=== Task data ===
※

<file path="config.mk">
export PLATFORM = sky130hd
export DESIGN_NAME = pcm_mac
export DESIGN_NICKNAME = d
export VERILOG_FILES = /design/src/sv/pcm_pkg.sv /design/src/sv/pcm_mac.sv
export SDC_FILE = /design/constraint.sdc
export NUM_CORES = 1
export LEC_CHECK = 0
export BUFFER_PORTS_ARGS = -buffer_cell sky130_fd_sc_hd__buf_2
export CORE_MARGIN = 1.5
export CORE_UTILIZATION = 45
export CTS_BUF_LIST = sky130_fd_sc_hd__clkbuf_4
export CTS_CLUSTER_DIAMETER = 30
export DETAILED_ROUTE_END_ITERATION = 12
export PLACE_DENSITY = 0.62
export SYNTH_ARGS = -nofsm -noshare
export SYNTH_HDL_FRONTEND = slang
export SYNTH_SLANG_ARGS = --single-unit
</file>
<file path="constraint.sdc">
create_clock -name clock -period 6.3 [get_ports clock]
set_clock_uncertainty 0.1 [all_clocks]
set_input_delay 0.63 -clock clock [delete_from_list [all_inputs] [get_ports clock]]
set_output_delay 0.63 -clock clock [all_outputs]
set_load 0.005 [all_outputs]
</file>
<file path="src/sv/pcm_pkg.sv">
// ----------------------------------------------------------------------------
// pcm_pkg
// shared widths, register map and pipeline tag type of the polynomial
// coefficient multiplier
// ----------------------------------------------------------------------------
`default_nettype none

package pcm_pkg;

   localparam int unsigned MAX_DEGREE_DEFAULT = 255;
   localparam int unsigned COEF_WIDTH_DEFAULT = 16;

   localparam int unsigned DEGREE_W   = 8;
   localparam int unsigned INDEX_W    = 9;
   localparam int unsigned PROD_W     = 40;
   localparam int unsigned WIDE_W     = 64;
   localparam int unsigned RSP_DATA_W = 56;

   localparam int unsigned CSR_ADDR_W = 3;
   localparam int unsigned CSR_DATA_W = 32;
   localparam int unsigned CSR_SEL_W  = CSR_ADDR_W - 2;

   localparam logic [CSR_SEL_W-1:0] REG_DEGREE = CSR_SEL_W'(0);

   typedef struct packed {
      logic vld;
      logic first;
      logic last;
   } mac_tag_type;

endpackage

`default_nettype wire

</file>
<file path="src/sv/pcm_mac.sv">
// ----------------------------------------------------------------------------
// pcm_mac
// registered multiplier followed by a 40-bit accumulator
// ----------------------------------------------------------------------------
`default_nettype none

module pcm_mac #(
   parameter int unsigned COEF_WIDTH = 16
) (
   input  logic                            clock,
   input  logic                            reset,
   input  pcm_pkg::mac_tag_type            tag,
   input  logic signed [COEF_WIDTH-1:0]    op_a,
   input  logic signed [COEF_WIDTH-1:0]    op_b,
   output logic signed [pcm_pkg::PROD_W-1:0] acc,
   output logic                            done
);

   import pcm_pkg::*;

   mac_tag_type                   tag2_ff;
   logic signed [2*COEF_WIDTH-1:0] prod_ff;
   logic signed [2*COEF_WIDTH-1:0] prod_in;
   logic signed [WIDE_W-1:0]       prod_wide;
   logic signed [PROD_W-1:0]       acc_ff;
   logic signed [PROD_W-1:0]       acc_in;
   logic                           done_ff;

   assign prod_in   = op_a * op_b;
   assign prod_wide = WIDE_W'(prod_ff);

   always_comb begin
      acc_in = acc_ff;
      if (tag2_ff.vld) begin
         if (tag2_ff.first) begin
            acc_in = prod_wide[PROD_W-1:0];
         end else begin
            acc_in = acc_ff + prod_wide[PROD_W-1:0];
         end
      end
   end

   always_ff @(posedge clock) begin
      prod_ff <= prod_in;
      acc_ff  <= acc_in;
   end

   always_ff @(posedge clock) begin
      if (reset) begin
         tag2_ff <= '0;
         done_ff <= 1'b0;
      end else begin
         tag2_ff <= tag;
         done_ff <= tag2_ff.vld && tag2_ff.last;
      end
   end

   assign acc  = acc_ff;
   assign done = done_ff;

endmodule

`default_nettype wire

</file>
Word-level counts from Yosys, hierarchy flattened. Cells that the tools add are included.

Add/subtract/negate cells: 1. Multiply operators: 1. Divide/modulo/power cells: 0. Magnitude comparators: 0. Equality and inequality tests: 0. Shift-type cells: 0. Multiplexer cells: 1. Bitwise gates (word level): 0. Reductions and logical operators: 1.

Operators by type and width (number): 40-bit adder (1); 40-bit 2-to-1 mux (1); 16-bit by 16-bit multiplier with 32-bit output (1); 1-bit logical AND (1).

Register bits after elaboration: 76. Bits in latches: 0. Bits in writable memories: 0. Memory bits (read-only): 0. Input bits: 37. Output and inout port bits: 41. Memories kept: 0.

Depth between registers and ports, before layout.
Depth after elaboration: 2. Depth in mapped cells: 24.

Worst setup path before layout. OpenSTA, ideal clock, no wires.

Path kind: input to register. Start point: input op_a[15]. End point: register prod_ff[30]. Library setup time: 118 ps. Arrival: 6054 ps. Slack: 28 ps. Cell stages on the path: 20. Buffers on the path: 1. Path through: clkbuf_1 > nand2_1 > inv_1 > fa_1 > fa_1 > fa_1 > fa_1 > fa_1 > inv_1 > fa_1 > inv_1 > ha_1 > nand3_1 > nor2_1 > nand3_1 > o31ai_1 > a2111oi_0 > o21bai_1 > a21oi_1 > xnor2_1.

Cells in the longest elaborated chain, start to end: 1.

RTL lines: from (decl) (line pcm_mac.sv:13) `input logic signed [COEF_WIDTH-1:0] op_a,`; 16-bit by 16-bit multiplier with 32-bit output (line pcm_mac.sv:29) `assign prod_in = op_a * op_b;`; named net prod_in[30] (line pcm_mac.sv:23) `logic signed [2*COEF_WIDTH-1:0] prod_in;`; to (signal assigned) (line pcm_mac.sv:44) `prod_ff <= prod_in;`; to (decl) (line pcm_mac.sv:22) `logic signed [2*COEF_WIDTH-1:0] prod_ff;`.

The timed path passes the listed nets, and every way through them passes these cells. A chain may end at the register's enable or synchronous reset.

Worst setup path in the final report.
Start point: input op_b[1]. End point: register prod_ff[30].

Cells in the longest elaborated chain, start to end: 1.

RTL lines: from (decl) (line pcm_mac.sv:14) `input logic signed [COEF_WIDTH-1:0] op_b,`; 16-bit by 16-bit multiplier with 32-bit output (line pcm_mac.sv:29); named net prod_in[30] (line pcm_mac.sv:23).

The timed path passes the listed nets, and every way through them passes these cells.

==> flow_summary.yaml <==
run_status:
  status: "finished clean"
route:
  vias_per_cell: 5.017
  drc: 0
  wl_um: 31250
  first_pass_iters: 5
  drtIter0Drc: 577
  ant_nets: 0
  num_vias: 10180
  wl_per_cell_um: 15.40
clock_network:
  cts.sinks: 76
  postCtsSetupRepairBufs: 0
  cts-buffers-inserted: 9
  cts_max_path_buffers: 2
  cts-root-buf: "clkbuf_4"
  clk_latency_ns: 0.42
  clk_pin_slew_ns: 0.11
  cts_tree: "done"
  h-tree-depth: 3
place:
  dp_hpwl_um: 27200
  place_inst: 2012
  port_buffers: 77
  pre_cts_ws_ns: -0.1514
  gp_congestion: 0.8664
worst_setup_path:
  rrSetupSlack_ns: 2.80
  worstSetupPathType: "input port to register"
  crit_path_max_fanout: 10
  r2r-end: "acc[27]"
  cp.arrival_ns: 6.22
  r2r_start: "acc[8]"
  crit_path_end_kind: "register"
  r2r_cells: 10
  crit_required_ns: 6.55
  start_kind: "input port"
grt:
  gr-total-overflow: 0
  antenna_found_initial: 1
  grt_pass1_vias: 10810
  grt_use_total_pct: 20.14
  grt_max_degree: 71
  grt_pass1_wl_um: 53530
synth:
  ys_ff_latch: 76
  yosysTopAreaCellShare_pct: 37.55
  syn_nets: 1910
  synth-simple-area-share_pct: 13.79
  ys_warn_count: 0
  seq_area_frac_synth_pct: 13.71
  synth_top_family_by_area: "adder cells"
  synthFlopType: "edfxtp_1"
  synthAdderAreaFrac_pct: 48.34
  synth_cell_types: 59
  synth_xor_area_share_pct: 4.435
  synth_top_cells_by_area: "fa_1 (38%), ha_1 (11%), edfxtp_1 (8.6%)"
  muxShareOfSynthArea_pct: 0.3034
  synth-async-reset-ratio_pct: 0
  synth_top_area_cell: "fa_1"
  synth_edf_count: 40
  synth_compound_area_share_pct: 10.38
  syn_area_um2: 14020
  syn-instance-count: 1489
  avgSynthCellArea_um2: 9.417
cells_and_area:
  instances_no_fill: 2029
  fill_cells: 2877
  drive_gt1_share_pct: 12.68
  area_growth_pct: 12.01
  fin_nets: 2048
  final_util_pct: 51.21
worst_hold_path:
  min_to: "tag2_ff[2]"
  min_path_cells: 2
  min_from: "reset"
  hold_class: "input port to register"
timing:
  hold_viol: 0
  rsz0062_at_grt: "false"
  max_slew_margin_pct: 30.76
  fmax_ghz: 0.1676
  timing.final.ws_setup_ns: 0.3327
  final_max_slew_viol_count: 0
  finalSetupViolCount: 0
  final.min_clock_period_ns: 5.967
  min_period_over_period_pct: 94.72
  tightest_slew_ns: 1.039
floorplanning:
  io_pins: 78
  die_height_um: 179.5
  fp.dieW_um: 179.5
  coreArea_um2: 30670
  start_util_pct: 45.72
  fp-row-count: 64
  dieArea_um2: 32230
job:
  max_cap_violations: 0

※

=== Exercise description ===
The lines from the first of the entries through the line holding "export SYNTH_HDL_FRONTEND = slang" are to be restated word for word, and no others.

=== Exercise result ===
<file path="config.mk">
export PLATFORM = sky130hd
export DESIGN_NAME = pcm_mac
export DESIGN_NICKNAME = d
export VERILOG_FILES = /design/src/sv/pcm_pkg.sv /design/src/sv/pcm_mac.sv
export SDC_FILE = /design/constraint.sdc
export NUM_CORES = 1
export LEC_CHECK = 0
export BUFFER_PORTS_ARGS = -buffer_cell sky130_fd_sc_hd__buf_2
export CORE_MARGIN = 1.5
export CORE_UTILIZATION = 45
export CTS_BUF_LIST = sky130_fd_sc_hd__clkbuf_4
export CTS_CLUSTER_DIAMETER = 30
export DETAILED_ROUTE_END_ITERATION = 12
export PLACE_DENSITY = 0.62
export SYNTH_ARGS = -nofsm -noshare
export SYNTH_HDL_FRONTEND = slang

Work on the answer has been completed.